◆ What the exercise asks: Quote exactly, and only, the lines of the material below from the line with "- Leading register" through the line with "- For this configuration, the".

··········

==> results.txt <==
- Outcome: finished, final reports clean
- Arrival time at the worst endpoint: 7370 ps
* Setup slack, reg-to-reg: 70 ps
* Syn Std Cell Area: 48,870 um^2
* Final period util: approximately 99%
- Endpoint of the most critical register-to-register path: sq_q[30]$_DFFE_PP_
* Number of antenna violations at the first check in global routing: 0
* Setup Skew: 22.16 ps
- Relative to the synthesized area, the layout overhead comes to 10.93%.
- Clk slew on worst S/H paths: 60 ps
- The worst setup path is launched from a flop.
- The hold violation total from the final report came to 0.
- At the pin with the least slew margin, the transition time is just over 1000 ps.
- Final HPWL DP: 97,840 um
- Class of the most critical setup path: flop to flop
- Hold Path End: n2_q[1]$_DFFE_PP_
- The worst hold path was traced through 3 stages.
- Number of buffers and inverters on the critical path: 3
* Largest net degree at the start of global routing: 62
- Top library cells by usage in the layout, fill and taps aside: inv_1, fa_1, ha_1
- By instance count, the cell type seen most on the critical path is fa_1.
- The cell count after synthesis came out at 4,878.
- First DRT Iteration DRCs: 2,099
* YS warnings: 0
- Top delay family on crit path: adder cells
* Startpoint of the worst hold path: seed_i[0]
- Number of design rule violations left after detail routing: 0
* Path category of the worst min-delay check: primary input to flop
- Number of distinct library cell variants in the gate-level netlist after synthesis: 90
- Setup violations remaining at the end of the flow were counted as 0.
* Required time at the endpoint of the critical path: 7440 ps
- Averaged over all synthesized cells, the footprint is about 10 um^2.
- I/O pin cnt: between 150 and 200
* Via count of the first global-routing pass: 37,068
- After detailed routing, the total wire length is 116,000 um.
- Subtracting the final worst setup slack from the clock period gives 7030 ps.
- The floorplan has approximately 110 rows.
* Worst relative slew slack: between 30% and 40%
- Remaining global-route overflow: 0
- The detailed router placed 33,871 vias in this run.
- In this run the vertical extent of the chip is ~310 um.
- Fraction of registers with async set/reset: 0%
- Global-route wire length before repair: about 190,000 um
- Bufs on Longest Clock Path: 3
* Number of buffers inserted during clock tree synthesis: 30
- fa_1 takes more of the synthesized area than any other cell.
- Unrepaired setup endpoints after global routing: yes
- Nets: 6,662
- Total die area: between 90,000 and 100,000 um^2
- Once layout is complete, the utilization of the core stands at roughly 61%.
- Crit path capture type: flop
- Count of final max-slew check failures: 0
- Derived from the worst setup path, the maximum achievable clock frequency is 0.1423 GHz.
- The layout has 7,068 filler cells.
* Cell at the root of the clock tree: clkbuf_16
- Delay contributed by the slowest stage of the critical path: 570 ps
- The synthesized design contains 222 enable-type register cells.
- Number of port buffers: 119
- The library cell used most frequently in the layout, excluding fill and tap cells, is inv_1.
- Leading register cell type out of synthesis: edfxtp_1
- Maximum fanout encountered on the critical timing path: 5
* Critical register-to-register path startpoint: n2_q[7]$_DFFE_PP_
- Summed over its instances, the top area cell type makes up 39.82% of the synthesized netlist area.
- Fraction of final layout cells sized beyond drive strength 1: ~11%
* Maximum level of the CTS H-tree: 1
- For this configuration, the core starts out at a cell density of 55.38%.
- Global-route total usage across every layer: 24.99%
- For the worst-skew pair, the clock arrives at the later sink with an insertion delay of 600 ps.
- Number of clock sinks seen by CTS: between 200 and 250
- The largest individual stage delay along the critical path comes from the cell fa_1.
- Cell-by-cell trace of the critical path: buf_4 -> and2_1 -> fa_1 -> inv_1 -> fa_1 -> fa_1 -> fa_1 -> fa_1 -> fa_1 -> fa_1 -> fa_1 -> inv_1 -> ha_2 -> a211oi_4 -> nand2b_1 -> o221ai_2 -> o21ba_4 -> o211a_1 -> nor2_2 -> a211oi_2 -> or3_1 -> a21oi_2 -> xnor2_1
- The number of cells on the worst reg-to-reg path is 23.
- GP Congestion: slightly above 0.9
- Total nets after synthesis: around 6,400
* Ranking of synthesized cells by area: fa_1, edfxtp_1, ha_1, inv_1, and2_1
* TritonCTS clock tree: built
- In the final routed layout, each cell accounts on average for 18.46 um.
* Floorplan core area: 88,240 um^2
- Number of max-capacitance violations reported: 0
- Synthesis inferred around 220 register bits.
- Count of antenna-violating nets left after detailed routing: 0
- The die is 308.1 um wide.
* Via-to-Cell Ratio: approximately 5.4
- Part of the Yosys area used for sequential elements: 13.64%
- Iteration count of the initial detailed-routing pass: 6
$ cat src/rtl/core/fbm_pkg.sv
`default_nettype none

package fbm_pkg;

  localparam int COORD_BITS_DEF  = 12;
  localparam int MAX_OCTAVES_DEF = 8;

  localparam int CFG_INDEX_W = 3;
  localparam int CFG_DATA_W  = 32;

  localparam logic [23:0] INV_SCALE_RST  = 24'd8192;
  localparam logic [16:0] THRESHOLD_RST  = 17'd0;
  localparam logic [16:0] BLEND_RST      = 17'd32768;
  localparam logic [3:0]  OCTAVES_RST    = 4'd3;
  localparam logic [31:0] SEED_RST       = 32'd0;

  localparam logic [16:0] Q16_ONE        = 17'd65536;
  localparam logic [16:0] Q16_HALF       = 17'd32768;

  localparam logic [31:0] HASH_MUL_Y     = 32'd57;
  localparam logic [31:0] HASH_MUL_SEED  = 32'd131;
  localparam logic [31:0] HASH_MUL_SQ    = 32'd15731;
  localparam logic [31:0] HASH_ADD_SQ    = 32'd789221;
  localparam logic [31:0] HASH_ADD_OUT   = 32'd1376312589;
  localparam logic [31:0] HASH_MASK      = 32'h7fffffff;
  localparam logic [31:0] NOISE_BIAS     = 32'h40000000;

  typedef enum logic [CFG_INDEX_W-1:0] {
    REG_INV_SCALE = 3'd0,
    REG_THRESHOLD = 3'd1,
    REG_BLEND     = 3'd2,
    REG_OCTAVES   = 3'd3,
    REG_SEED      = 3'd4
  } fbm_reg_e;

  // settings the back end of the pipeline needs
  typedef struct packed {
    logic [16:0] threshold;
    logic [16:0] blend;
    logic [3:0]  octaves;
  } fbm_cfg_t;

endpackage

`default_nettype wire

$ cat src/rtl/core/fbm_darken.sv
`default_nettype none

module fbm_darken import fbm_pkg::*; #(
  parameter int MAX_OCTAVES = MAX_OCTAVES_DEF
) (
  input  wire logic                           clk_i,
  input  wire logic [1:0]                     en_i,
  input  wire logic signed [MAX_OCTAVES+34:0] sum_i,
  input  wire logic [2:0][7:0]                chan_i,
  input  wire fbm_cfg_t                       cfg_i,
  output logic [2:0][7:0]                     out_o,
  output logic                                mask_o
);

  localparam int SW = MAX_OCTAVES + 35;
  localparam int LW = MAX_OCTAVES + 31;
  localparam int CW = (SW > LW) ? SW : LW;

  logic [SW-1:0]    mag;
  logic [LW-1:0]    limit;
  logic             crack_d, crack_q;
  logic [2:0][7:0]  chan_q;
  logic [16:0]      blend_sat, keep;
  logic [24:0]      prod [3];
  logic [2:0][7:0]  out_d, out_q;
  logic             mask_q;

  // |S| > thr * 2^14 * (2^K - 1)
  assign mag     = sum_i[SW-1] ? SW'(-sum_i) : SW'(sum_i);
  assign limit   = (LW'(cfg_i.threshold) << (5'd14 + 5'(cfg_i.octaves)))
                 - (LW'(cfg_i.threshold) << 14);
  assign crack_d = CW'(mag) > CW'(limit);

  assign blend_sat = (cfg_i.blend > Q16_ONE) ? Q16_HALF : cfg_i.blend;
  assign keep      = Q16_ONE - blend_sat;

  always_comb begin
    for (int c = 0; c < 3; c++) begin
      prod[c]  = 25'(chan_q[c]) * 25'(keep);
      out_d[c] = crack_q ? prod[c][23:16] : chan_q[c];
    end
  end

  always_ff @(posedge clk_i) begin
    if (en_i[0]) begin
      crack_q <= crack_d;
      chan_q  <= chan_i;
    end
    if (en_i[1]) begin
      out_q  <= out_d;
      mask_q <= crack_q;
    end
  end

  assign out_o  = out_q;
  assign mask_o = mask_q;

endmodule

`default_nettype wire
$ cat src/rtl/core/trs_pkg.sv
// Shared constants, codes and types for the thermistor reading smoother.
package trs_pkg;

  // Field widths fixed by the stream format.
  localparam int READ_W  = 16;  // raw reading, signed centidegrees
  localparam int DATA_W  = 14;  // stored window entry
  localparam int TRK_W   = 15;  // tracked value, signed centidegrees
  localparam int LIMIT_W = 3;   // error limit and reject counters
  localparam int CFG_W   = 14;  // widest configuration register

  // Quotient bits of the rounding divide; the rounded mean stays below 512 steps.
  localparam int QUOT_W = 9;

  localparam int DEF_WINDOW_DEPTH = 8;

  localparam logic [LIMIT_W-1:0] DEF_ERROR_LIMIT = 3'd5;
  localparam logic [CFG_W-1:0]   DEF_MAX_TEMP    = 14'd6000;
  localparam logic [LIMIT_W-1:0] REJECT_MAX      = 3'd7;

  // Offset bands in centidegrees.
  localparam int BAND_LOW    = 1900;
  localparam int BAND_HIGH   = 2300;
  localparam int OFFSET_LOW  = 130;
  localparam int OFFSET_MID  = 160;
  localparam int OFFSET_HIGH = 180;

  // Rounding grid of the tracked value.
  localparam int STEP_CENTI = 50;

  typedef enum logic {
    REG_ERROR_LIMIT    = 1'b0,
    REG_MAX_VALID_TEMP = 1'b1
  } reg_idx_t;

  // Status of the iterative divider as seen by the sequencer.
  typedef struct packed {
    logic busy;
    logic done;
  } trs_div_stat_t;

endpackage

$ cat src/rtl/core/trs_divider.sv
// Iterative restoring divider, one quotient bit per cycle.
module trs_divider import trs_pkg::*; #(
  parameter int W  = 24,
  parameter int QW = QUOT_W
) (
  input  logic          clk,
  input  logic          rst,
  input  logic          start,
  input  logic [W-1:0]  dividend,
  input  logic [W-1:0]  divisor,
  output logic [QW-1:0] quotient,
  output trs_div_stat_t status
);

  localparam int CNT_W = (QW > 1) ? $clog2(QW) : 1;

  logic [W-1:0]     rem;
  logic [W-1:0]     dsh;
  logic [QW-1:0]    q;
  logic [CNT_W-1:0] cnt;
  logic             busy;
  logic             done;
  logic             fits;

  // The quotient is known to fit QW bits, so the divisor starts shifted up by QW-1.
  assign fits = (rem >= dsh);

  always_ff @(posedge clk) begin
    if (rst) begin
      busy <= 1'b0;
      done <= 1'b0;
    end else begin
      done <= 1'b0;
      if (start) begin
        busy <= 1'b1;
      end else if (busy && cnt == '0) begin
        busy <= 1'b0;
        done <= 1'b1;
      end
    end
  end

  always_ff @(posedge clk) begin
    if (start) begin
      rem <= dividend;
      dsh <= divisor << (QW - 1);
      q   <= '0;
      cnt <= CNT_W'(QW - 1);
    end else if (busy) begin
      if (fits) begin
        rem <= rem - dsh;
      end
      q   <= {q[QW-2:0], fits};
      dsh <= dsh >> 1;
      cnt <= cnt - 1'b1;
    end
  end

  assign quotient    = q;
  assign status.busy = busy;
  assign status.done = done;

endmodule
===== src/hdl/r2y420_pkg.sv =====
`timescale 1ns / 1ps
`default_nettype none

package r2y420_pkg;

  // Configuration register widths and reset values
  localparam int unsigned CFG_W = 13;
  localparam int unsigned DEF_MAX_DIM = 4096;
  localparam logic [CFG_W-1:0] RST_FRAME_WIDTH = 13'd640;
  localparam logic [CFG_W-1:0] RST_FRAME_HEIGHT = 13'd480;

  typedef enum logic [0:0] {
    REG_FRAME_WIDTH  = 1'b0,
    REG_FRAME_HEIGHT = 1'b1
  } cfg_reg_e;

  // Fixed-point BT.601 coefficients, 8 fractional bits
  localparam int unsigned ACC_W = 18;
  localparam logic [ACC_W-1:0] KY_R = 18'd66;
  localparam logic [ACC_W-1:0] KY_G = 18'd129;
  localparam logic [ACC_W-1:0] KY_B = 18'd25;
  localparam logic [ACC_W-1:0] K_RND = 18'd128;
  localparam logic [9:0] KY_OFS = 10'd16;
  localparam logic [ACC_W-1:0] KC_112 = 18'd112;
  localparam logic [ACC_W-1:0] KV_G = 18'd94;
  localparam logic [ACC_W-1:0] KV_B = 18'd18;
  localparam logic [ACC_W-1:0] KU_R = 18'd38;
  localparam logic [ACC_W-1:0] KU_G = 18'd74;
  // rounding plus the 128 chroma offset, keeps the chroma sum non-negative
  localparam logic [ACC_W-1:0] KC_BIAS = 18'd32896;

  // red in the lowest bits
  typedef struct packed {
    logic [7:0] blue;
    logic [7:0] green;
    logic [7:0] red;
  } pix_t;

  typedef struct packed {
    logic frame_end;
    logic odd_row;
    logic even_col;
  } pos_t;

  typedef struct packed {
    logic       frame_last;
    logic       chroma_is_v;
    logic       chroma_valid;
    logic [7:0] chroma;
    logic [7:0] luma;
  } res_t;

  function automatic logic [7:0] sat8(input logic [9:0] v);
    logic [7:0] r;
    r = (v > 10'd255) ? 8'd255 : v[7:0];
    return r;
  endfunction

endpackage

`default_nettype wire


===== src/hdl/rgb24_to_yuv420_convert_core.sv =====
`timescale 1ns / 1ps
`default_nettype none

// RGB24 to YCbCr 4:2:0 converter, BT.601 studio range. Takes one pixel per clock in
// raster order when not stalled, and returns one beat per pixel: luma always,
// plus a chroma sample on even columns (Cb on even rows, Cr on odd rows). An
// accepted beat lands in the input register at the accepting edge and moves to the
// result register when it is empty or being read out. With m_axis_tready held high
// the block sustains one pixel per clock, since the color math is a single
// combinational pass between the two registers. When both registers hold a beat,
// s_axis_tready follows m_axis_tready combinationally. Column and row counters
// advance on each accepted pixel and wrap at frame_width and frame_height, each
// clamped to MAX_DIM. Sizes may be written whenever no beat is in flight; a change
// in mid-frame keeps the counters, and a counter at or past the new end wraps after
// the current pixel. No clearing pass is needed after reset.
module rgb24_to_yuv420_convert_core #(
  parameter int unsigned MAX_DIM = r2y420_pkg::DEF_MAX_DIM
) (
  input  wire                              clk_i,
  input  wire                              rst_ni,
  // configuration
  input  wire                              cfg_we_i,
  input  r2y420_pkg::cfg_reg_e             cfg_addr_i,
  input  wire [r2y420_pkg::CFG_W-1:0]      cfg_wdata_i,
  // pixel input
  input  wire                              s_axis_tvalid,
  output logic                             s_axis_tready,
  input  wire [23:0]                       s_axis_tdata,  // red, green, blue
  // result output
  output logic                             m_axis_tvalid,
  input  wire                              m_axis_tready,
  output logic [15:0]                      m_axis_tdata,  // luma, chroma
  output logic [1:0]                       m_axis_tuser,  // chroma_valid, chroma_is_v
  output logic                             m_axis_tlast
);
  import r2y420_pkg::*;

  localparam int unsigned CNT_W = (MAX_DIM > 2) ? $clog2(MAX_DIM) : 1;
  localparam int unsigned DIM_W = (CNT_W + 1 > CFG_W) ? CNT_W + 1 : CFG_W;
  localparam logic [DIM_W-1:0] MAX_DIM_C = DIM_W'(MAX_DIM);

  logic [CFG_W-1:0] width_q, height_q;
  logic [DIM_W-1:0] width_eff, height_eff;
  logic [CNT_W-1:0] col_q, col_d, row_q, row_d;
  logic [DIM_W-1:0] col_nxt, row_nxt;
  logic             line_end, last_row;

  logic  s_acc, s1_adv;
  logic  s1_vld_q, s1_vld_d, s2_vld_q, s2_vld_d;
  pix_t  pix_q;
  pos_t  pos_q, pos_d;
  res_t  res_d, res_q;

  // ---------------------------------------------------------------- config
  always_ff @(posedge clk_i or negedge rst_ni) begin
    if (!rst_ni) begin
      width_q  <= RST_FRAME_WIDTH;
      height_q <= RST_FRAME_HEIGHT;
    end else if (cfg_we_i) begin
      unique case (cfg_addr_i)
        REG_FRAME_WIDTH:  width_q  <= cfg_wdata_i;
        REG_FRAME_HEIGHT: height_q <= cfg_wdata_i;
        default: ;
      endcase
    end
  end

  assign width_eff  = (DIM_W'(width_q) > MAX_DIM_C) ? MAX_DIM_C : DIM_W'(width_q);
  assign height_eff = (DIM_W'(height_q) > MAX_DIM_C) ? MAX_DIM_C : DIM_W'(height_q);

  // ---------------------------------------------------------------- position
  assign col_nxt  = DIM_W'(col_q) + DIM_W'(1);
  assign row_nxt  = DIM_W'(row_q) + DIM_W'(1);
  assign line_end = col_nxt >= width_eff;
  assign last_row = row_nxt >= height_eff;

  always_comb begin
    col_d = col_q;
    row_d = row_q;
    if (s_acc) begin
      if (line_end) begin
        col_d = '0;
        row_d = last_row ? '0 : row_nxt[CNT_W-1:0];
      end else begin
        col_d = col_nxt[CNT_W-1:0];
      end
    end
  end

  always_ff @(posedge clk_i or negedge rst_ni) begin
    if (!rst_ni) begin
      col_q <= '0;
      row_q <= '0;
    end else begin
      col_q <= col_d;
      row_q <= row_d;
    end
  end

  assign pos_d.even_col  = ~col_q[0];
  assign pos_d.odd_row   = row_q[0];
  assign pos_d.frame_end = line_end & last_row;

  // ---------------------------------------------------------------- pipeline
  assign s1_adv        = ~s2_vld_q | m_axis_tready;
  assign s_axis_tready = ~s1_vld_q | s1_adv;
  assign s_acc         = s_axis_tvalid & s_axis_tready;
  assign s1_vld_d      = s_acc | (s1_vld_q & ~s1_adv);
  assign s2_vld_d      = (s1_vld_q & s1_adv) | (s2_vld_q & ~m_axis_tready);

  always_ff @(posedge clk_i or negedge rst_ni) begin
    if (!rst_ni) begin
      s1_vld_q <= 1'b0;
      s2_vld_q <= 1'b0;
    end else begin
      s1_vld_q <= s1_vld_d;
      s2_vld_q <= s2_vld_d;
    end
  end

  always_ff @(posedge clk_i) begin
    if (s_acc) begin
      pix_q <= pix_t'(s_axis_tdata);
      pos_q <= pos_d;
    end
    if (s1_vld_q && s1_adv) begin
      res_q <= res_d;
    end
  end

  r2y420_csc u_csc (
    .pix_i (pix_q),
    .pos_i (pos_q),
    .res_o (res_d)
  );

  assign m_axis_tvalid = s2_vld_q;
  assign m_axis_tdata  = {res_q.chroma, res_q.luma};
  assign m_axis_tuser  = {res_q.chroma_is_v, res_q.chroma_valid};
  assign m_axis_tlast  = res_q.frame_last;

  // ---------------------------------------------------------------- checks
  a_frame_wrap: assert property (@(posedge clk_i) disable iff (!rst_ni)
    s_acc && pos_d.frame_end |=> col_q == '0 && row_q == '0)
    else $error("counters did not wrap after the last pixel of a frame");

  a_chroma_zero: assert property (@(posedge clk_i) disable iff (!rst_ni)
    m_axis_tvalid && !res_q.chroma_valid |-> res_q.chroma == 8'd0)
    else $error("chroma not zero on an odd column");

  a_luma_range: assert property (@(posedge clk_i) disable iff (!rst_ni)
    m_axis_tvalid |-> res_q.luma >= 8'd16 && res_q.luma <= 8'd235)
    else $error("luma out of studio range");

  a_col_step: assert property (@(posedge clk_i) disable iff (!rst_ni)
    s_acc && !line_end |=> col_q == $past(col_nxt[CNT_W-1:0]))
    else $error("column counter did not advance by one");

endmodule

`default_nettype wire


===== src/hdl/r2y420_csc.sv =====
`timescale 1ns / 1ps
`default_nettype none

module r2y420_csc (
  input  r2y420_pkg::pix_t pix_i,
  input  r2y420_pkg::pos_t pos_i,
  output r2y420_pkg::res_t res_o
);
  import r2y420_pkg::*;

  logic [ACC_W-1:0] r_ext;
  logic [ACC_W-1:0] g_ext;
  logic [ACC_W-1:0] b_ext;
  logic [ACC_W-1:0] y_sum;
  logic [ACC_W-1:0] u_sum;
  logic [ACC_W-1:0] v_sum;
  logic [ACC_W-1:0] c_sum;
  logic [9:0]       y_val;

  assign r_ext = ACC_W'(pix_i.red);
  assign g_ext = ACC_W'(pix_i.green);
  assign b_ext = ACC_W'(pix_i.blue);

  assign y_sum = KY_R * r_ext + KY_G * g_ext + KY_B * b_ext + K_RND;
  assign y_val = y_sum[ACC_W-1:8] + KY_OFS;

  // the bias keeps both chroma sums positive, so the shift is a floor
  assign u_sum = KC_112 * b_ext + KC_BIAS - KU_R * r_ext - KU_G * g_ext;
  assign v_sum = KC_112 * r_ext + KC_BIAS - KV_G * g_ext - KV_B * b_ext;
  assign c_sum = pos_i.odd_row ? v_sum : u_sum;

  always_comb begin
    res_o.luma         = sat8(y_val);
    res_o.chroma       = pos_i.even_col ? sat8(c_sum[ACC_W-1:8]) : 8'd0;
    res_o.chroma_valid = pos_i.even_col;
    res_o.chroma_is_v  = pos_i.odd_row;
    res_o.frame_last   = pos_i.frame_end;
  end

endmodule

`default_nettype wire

··········

◆ Completed exercise:
- Leading register cell type out of synthesis: edfxtp_1
- Maximum fanout encountered on the critical timing path: 5
* Critical register-to-register path startpoint: n2_q[7]$_DFFE_PP_
- Summed over its instances, the top area cell type makes up 39.82% of the synthesized netlist area.
- Fraction of final layout cells sized beyond drive strength 1: ~11%
* Maximum level of the CTS H-tree: 1
- For this configuration, the core starts out at a cell density of 55.38%.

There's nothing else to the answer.